Systematic comma names explained

Trienstonic, hendecatonic, etc.

Often, these are commas that generate a fractional-octave temperament, but this type of name is not actually systematic. Usually these types of commas are named after the temperament, and not the other way around. To learn about some of these temperament names, visit Temperament naming.

Trientone, hexadecatone, etc.

These are commas that are a fraction of a whole tone (~200 cents or ~9/8). For example, a trientone is about one third of a whole tone. A hexadecatone is about one sixteenth of a whole tone.

This method of naming is only semi-systematic, as there is still a level of subjectivity and vagueness involved, but it's still worth mentioning because it is used often.

31-comma, 21-23-comma, etc.

These types of comma names show the closing error of a specific interval in a specific EDO.

For example, the 31-5-comma is the difference between a stack of 31 5/4s (5/4 is the octave reduces harmonic #5), and 10 octaves, which is tempered out in 31edo.

If the harmonic in question is the reduced third harmonic (3/2), then it is left out of the comma name. For example 31-comma is the difference between a stack of 3/2s and a stack of octaves in 31edo.

These kinds of names can sometimes be mistaken for sagittal names (discussed later on this page) and vice versa, so be wary of that.
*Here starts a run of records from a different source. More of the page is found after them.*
==> src/rtl/serial_addsub_if.sv <==
// Start/done handshake bundle for the digit-serial adder/subtractor.
// Master drives the request and operands; slave returns status and result.
interface serial_addsub_if #(
    parameter int WIDTH = 8
);
    logic             start;
    logic             op;
    logic [WIDTH-1:0] x;
    logic [WIDTH-1:0] y;
    logic             busy;
    logic             done;
    logic [WIDTH:0]   z;
    logic             ovf;

    modport master (output start, op, x, y, input busy, done, z, ovf);
    modport slave  (input start, op, x, y, output busy, done, z, ovf);
endinterface

==> src/rtl/serial_addsub.sv <==
// Digit-serial two's-complement add/sub: CHUNK bits per clock, LSB first,
// returning the exact sign-extended WIDTH+1-bit result and a WIDTH-bit overflow flag.
//
// state | meaning
// IDLE  | waiting for start
// RUN   | adding one chunk per clock, N clocks total
// DONE  | result valid for one cycle; start here chains the next operation
module serial_addsub #(
    parameter int WIDTH = 8,
    parameter int CHUNK = 2
) (
    input  logic            clk,
    input  logic            rst,
    serial_addsub_if.slave  bus
);
    localparam int N  = WIDTH / CHUNK;
    localparam int CW = (N > 1) ? $clog2(N) : 1;

    typedef enum logic [1:0] {IDLE, RUN, DONE} state_t;

    state_t           state;
    logic [WIDTH-1:0] a_q;
    logic [WIDTH-1:0] b_q;
    logic [WIDTH-1:0] sum_q;
    logic             carry_q;
    logic [CW-1:0]    cnt;
    logic             busy_q;
    logic             done_q;
    logic [WIDTH:0]   z_q;
    logic             ovf_q;

    logic [CHUNK-1:0] a_chk;
    logic [CHUNK-1:0] b_chk;
    logic [CHUNK-1:0] s_chk;
    logic             cout;
    logic             cin_msb;
    logic [WIDTH-1:0] sum_next;

    always_comb begin
        a_chk = a_q[cnt*CHUNK +: CHUNK];
        b_chk = b_q[cnt*CHUNK +: CHUNK];
        {cout, s_chk} = {1'b0, a_chk} + {1'b0, b_chk} + {{CHUNK{1'b0}}, carry_q};
        // Carry into the top bit recovered from its sum bit; only meaningful on the last chunk.
        cin_msb  = a_chk[CHUNK-1] ^ b_chk[CHUNK-1] ^ s_chk[CHUNK-1];
        sum_next = sum_q;
        sum_next[cnt*CHUNK +: CHUNK] = s_chk;
    end

    always_ff @(posedge clk) begin
        if (rst) begin
            state   <= IDLE;
            a_q     <= '0;
            b_q     <= '0;
            sum_q   <= '0;
            carry_q <= 1'b0;
            cnt     <= '0;
            busy_q  <= 1'b0;
            done_q  <= 1'b0;
            z_q     <= '0;
            ovf_q   <= 1'b0;
        end else begin
            case (state)
                IDLE, DONE: begin
                    done_q <= 1'b0;
                    if (bus.start) begin
                        a_q     <= bus.x;
                        b_q     <= bus.op ? ~bus.y : bus.y;
                        carry_q <= bus.op;
                        cnt     <= '0;
                        busy_q  <= 1'b1;
                        state   <= RUN;
                    end else begin
                        state <= IDLE;
                    end
                end
                RUN: begin
                    sum_q   <= sum_next;
                    carry_q <= cout;
                    cnt     <= cnt + 1'b1;
                    if (cnt == CW'(N - 1)) begin
                        state  <= DONE;
                        busy_q <= 1'b0;
                        done_q <= 1'b1;
                        z_q    <= {a_chk[CHUNK-1] ^ b_chk[CHUNK-1] ^ cout, sum_next};
                        ovf_q  <= cin_msb ^ cout;
                    end
                end
                default: state <= IDLE;
            endcase
        end
    end

    assign bus.busy = busy_q;
    assign bus.done = done_q;
    assign bus.z    = z_q;
    assign bus.ovf  = ovf_q;
endmodule

==> src/flat_wrapper.sv <==
// flat-port wrapper written by rule: the top's interface ports become plain ports
module serial_addsub_flat 
#(
    parameter int WIDTH = 8,
    parameter int CHUNK = 2
)
  (clk, rst, bus_start, bus_op, bus_x, bus_y, bus_busy, bus_done, bus_z, bus_ovf);
  serial_addsub_if #(.WIDTH(WIDTH)) bus_i ();
  input  logic clk;
  input  logic rst;
  input wire logic [$bits(bus_i.start)-1:0] bus_start;
  input wire logic [$bits(bus_i.op)-1:0] bus_op;
  input wire logic [$bits(bus_i.x)-1:0] bus_x;
  input wire logic [$bits(bus_i.y)-1:0] bus_y;
  output wire logic [$bits(bus_i.busy)-1:0] bus_busy;
  output wire logic [$bits(bus_i.done)-1:0] bus_done;
  output wire logic [$bits(bus_i.z)-1:0] bus_z;
  output wire logic [$bits(bus_i.ovf)-1:0] bus_ovf;
  assign bus_i.start = bus_start;
  assign bus_i.op = bus_op;
  assign bus_i.x = bus_x;
  assign bus_i.y = bus_y;
  assign bus_busy = bus_i.busy;
  assign bus_done = bus_i.done;
  assign bus_z = bus_i.z;
  assign bus_ovf = bus_i.ovf;
  serial_addsub #(.WIDTH(WIDTH), .CHUNK(CHUNK)) u_core (.clk(clk), .rst(rst), .bus(bus_i));
endmodule
==> config.mk <==
export PLATFORM = sky130hd
export DESIGN_NAME = serial_addsub_flat
export DESIGN_NICKNAME = d
export VERILOG_FILES = /design/src/rtl/serial_addsub_if.sv /design/src/rtl/serial_addsub.sv /design/src/flat_wrapper.sv
export SDC_FILE = /design/constraint.sdc
export NUM_CORES = 1
export LEC_CHECK = 0
export BUFFER_PORTS_ARGS = -buffer_cell sky130_fd_sc_hd__clkbuf_2
export CORE_MARGIN = 2
export CORE_UTILIZATION = 25
export CTS_CLUSTER_DIAMETER = 200
export DETAILED_ROUTE_END_ITERATION = 10
export GPL_TIMING_DRIVEN = 0
export SLEW_MARGIN = 20
export SYNTH_ARGS = -nofsm -noshare
export SYNTH_HDL_FRONTEND = slang
export SYNTH_SLANG_ARGS = --single-unit
==> constraint.sdc <==
create_clock -name clk -period 5.5 [get_ports clk]
set_clock_uncertainty 0.1 [all_clocks]
set_input_delay 0.55 -clock clk [delete_from_list [all_inputs] [get_ports clk]]
set_output_delay 0.55 -clock clk [all_outputs]
set_load 0.02 [all_outputs]
## After elaboration in Yosys (flattened, before gate mapping)

Cells that the tools add are included.

- Mux-type cells: 14
- Bitwise operators: 5
- Equality and inequality tests: 5
- $add $sub $neg: 4
- Reduce and logical (&&, ||, !) cells: 8
- Shift-type cells: 4

Operator list:

| cell | count |
|---|---|
| 3-bit negator with 34-bit output | 1 |
| 2-bit by 34-bit variable shift with 8-bit output (first input constant) | 1 |
| 2-bit by 34-bit indexed part select with 8-bit output | 1 |
| 8-bit by 4-bit indexed part select with 2-bit output | 2 |
| 8-bit bitwise mux | 1 |
| 8-bit 2-to-1 mux | 1 |
| 8-bit NOT | 1 |
| 2-bit one-hot mux with 2 select lines | 2 |
| 2-bit AND reduction | 4 |
| 1-bit one-hot mux with 2 select lines | 3 |
| 1-bit 2-to-1 mux | 5 |
| 2-bit == test (second input constant) | 2 |
| 2-bit 2-to-1 mux | 2 |
| 1-bit XOR | 4 |
| 2-bit by 2-bit adder with 3-bit output | 1 |
| 3-bit by 1-bit adder with 3-bit output | 1 |
| 3-bit AND reduction | 1 |
| 2-bit by 1-bit adder with 2-bit output (second input constant) | 1 |
| 2-bit by 1-bit == test with 1-bit output (second input constant) | 1 |
| 2-bit zero test | 1 |
| 2-bit by 1-bit inequality test with 1-bit output (second input constant) | 1 |
| 2-bit inequality test (second input constant) | 1 |
| 2-bit nonzero test | 1 |
| 2-bit OR reduction | 1 |

- Register bits: 41
- Logic and storage cells: 50
- Input bits: 20
- Output and inout port bits: 12

## Logic depth before layout (Yosys ltp)

Gate-level depths: netlist (run 1).

- Depth in word-level cells: 5
- Depth in mapped cells: 7
- Mapped depth without buffers: 6

## Worst setup path after synthesis (run 1)

Ideal clock, no wire load.

- Path kind: reg-to-reg
- Start: register u_core.cnt[0]
- End: register u_core.z_q[5] (netlist: u_core.bus.z[5])
- Required time: 5268 ps
- Path slack: 2678 ps
- Path buffers: 1
- Arrival: 2590 ps
- Cell stages (with the launch flop): 8
- Setup time: 132 ps
- Cell sequence: dfxtp_1 buf_6 mux4_1 fa_1 fa_1 and4bb_2 a211oi_1 nor3_1

- Cells in the longest elaborated chain, start to end: 5
- Elaborated cells on any way between the ends: 10
- Those cells by class: 3 x add/sub; 1 x eq/ne; 4 x shift; 1 x mux; 1 x reduce/logical

Ends and longest elaborated chain:

| item | line | text |
|---|---|---|
| start: declaration | serial_addsub.sv:26 | `logic [CW-1:0] cnt;` |
| start signal: assignment | serial_addsub.sv:79 | `cnt <= cnt + 1'b1;` |
| 8-bit by 4-bit indexed part select with 2-bit output, on equally long branches | serial_addsub.sv:40, serial_addsub.sv:41 |  |
| 2-bit by 2-bit adder with 3-bit output | serial_addsub.sv:42 | `{cout, s_chk} = {1'b0, a_chk} + {1'b0, b_chk} + {{CHUNK{1'b0}}, carry_q};` |
| 3-bit by 1-bit adder with 3-bit output | serial_addsub.sv:42 |  |
| 2-bit by 34-bit indexed part select with 8-bit output | serial_addsub.sv:46 | `sum_next[cnt*CHUNK +: CHUNK] = s_chk;` |
| 8-bit bitwise mux | serial_addsub.sv:46 |  |
| end signal: assignment | serial_addsub.sv:84 | `z_q <= {a_chk[CHUNK-1] ^ b_chk[CHUNK-1] ^ cout, sum_next};` |
| end: declaration | serial_addsub.sv:29 | `logic [WIDTH:0] z_q;` |

Several ways; a longest one is shown, not always the timed one.
A chain may end at the register's enable or synchronous reset.

## Worst setup path after layout (run 1)

- Start: register u_core.cnt[0]
- End: register u_core.sum_q[5]

- Cells in the longest elaborated chain, start to end: 5
- Elaborated cells on any way between the ends: 8
- Those cells by class: 3 x add/sub; 4 x shift; 1 x mux

Ends and longest elaborated chain:

| item | line | text |
|---|---|---|
| 8-bit by 4-bit indexed part select with 2-bit output, on equally long branches | serial_addsub.sv:40, serial_addsub.sv:41 |  |
| 2-bit by 2-bit adder with 3-bit output | serial_addsub.sv:42 |  |
| 3-bit by 1-bit adder with 3-bit output | serial_addsub.sv:42 |  |
| 2-bit by 34-bit indexed part select with 8-bit output | serial_addsub.sv:46 |  |
| 8-bit bitwise mux * | serial_addsub.sv:46 |  |
| end signal: assignment | serial_addsub.sv:77 | `sum_q <= sum_next;` |
| end: declaration | serial_addsub.sv:24 | `logic [WIDTH-1:0] sum_q;` |

Mark *: on every way between the ends. The rest lies on a longest branch, timed or not.

==> results.txt, run 1 <==
The flow ran to the end, and the final reports show no timing, DRC or antenna violations. The total of warnings raised by yosys is 0. Setup repair after global routing left no endpoint under its margin. No sink is reached through more buffers than the 2 on the longest clock path. The critical path starts at u_core.cnt[0]$_SDFFE_PP0P_. The nature of the critical path startpoint is a flop.

By area the synthesized netlist is led by dfxtp_1 (40%), a211oi_1 (8.1%), mux4_1 (5.2%), nor2_1 (5.2%), ha_1 (4.3%). The analysis attributes to cell leakage a power of 0.971 nW. The number of antenna violations at the first check in global routing came to 0.

The number of filler instances in the final layout is 849. The number of clock buffers inserted by TritonCTS came out at 5. Wires add up to 4370 um. Registers take 821 um2. The number of H-tree levels came out at 2. The mean routed wirelength per cell is 12.4 um. The clock net sink count came out at 41. After synthesis the cells add up to 0.00203 mm2.

The total overflow reported by the global router is 0. Relative to the synthesized area, the layout overhead comes to 19.3%. Measured along the y axis, the die boundary spans 94.1 um.

The later pin in the worst-skew pair is clocked with a latency of 290 ps. Dividing the final minimum period by the clock period gives 56.5%. The number of different library cells used by synthesis comes to 33.

The total global-route track usage came out at 10.7%. The number of rows created at floorplan is 32. Data on the critical path is required at its endpoint by 5570 ps.

The via density per instance came out at 4.49. The clock transition time at the flip-flop clock pins of the worst setup and hold paths is 80 ps. The global-route wire length before repair came out at 7410 um. The setup slack on the worst flop-to-flop path is 2390 ps. The number of global-route vias before repair came out at 1,511. The final-report hold violation count came out at 0. The count of port buffers added during placement came out at 29. Along the worst path, the maximum fanout reaches 10. The final worst hold slack came out at 358 ps. In this run the count of I/O pins placed on the die edge is 32.

The number of search-and-repair iterations in the first detailed-routing pass is 4. The minimum clock period is 3110 ps. The worst setup path is captured at a flop.

The slew at the pin closest to its max-slew limit is 505 ps. The initial utilization of the core area, before any placement, comes to 26.0%. In this run the worst hold path is classified as flop to flop. The arrival time of data at the critical path endpoint came out at 3180 ps. The worst-case IR drop observed on VDD is 0.000122 V. In this run, synthesis produced a sequential element count of 41. The number of cells on the worst reg-to-reg path is 7. The final-stage net count is 279. The reg-to-reg endpoint is u_core.sum_q[5]$_SDFFE_PP0P_. Leaving out fill and tap cells, the most frequent cell in the layout is dfxtp_1. The die covers 0.00886 mm2. The top cell types in the final layout, fill and taps aside, are dfxtp_1 (41), clkbuf_2 (31), nor2_1 (28). Sequential cells were found to cover 40.4% of the synthesized design area. The number of failing setup endpoints in the final timing report came out at 0. The weighted congestion at the end of routability-driven global placement came out at 0.748. The wire-length estimate of the detail-placed layout is 3190 um.

The total of max-cap violations came out at 0. The instance count after placement with tap cells included came out at 344. For this block, the via count after detailed routing is 1,580. The core footprint is 0.00781 mm2. The pin count of the biggest net entering global routing came out at 14. The tree is rooted in a clkbuf_8. The number of nets produced by synthesis came out at 243. The post-route cell area came out at 0.00242 mm2. A synthesized cell averages 9.53 um2. The total of cells resized after clock tree synthesis came out at 0.

The critical path is of the flop to flop type. The overall die width came out at 94.1 um. In the final layout, the share of cells above drive strength 1 is 24.0%. Headroom to the max-slew limit came out at 66.3%. TritonCTS built the clock tree. The startpoint identified for the worst register-to-register timing path is u_core.cnt[0]$_SDFFE_PP0P_. The share of synthesized area in the top cell type comes to 40.4%. In the routed design, unresolved DRC markers number 0.

The critical path ends at u_core.sum_q[5]$_SDFFE_PP0P_. The area of placed instances is 0.00230 mm2. Summing all multi-input logic gate instances after layout gives 0.00110 mm2. The number of design-rule violations left by the first detailed-router iteration came out at 62.

The remaining antenna violation count came out at 0. Derived from the worst setup path, the maximum achievable clock frequency is 322 MHz. Summed over all instances, the cell type with the most area after synthesis is dfxtp_1. For this design, the CTS-stage hold fixing added 0 buffers. The final count of pins violating max slew came to 0. The number of antenna diodes in the final layout is 0.

The filler-free cell count of the finished design came out at 352. After routing, the total negative slack on setup checks comes to 0 ps. The number of buffers inserted by post-CTS setup repair came out at 0. The total power per unit cell area is 287 mW/mm2.

The cell count after synthesis came out at 213.
-- area by class of cell --
class                      instances  share of cell area, %
timing repair buffer              29                   5.99
sequential                        41                   33.9
buffer                            15                   4.18
clock buffer                       6                   3.41
tap                              102                   5.27
multi-input combinational        154                   45.3
clock inverter                     2                   1.55
inverter                           3                  0.465
-- where the power goes --
part	internal (mW)	switching [mW]
Combinational	0.0524	0.0616
Sequential	0.314	0.0106
Clock	0.148	0.109
-- worst min path at each step --
stage	start	endpoint	slack (ps)	cells after the start
after floorplan	u_core.a_q[2]$_SDFFE_PP0P_	u_core.a_q[2]$_SDFFE_PP0P_	330	2
after global placement	u_core.a_q[4]$_SDFFE_PP0P_	u_core.a_q[4]$_SDFFE_PP0P_	340	2
after detailed placement	u_core.a_q[7]$_SDFFE_PP0P_	u_core.a_q[7]$_SDFFE_PP0P_	350	2
after CTS	u_core.a_q[7]$_SDFFE_PP0P_	u_core.a_q[7]$_SDFFE_PP0P_	360	2
after global routing	u_core.a_q[6]$_SDFFE_PP0P_	u_core.a_q[6]$_SDFFE_PP0P_	380	2
final	u_core.a_q[5]$_SDFFE_PP0P_	u_core.a_q[5]$_SDFFE_PP0P_	360	2
-- per-stage QoR --
stage,worst slack (ps),utilization [%],power [mW]
global placement,2410,29.5,0.444
global route,2200,31.0,0.733
floorplan,2680,-,0.415
finish,2390,31.0,0.695
CTS,2370,31.0,0.701
detailed placement,2380,29.5,0.447
-- registers in the layout, indices dropped and copies added, names as in the netlist --
| name | flops |
|---|---|
| u_core.sum_q | 8 |
| u_core.a_q | 8 |
| u_core.state | 2 |
| u_core.bus.busy | 1 |
| u_core.cnt | 2 |
| u_core.bus.z | 9 |
| u_core.bus.done | 1 |
| u_core.b_q | 8 |
| u_core.bus.ovf | 1 |
| u_core.carry_q | 1 |
-- cells by family after synthesis --
| logic type | share of synthesized area [%] |
|---|---|
| AND/OR/NAND/NOR | 23.4 |
| flip-flops | 40.4 |
| AO/OA/AOI/OAI | 13.7 |
| buffers and inverters | 5.54 |
| adder cells (fa/ha/maj) | 7.27 |
| XOR/XNOR | 3.88 |
| multiplexers | 5.85 |
-- cell usage after synthesis --
cell,number
and4bb_1,1
buf_6,4
nor2b_2,1
clkbuf_2,2
nand3b_1,2
a211oi_2,2
and2_1,1
buf_2,4
xor2_1,1
and2b_1,1
and4b_2,2
nor3_1,16
nor2_1,28
a211oi_1,22
nand3_1,2
and4bb_2,5
buf_4,2
nor2b_1,7
nand2_1,21
clkbuf_1,3
dfxtp_1,41
nand2b_1,2
xnor2_1,8
fa_1,3
o22ai_1,1
inv_1,3
ha_1,7
mux2i_2,1
a21oi_1,13
o41ai_1,1
mux4_1,4
o21a_1,1
and3b_1,1
-- metal layers --
| metal | part of all wire [%] | global-route usage, % |
|---|---|---|
| met5 | 0 | 0 |
| met3 | 4.7 | 2.65 |
| met2 | 44 | 16.9 |
| met1 | 50 | 14.3 |
| met4 | 1.1 | 3.26 |
-- critical path: stages (launching register included) --
cell	delay (ps)
dfxtp_1	480
buf_6	190
mux4_1	590
fa_1	450
fa_1	550
and4bb_2	290
a211oi_1	250
nor3_1	80
No activity file was read; power rests on OpenSTA's default activity.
11-3/5 comma, 45-7/5 comma, etc.

These are the same type of name as above, but they involve stacks of intervals that are not octave reduced harmonics. For example 7/4 is an octave reduced harmonic, so a comma tempering a stack of those would be an "n-7 comma", but 7/5 is not a reduced harmonic, so a comma tempering a stack of those would be an "n-7/5 comma".

An interval with a bigger denominator than numerator, like 3/5, indicates a negative interval. 3/5 for example is about -884 cents. A comma can still temper a stack of these. Just imagine it like a stack of 5/3s but going down instead of up. (In an EDO, intervals that go down still wrap back around every octave, so this is possible.)

5-comma, 5/7-kleisma, 35/11-kleisma, etc.

These types of comma names are derived from sagittal notation.

These sagittal names can occasionally get mixed up with the closing-error type of name described earlier. For example "5-comma" is actually a sagittal name, even though it looks like the same type of thing as "31-comma" which is a closing-error type name. These clashes are unfortunate, but not fatal, as a look at the comma's page should reveal which system makes the most sense for interpreting its name.

Many comma pages with sagittal names were named using the spreadsheet File:CommaNamer.xls, which was made in 2004.

Rounded to 1 decimal place, this was how the spreadsheet named interval size ranges:

• Less than 1.8 cents = schismina or atom
• 1.8 to 4.5 = schisma (or skisma, skhisma)
• 4.5 to 11.7 = kleisma (or semicomma)
• 11.7 to 35.2 = comma (or dischisma, diaskhisma, chroma)
• 35.2 to 45.1 = minor-diesis (or small-diesis, 1/5-tone, chroma)
• 45.1 to 56.8 = diesis (or medium-diesis, 1/4-tone, chroma, enharmonic-diesis, enharmonic)
• 56.8 to 68.6 = major-diesis (or large-diesis, 1/3-tone)
• 68.6 to 78.5 = chromatic-semitone (or small-semitone)
• 78.5 to 102.0 = limma (or medium-semitone)
• 102.0 to 111.9 = diatonic-semitone (or large-semitone)
• 111.9 to 115.5 = apotome
• 115.5 to 118.2 = schisma-plus-apotome
• 118.2 to 125.4 = kleisma-plus-apotome
• 125.4 to 148.9 = comma-plus-apotome
• 148.9 to 158.8 = minor-diesis-plus-apotome (or neutral second)
• 158.8 to 170.5 = diesis-plus-apotome
• 170.5 to 182.3 = major-diesis-plus-apotome
• 182.3 to 192.2 = chromatic-semitone-plus-apotome
• 192.2 to 215.6 = limma-plus-apotome
• 215.6 to 225.6 = diatonic-semitone-plus-apotome
• 225.6 to 229.2 = double-apotome
• Over 229.2 = outside the scope of this system

In this context, the term "chroma" implied an absolute 5-exponent of 1 within this system. (But in wider xenharmonic usage, chroma is pretty vaguely defined and that does not necessarily apply).

The spreadsheet advised not to use the "plus-apotome" names unless the interval is being considered first and foremost as a comma and not a scale degree.

19th partial chroma, 29th partial chroma, etc.

These are commas named according to Ben Johnston's notation.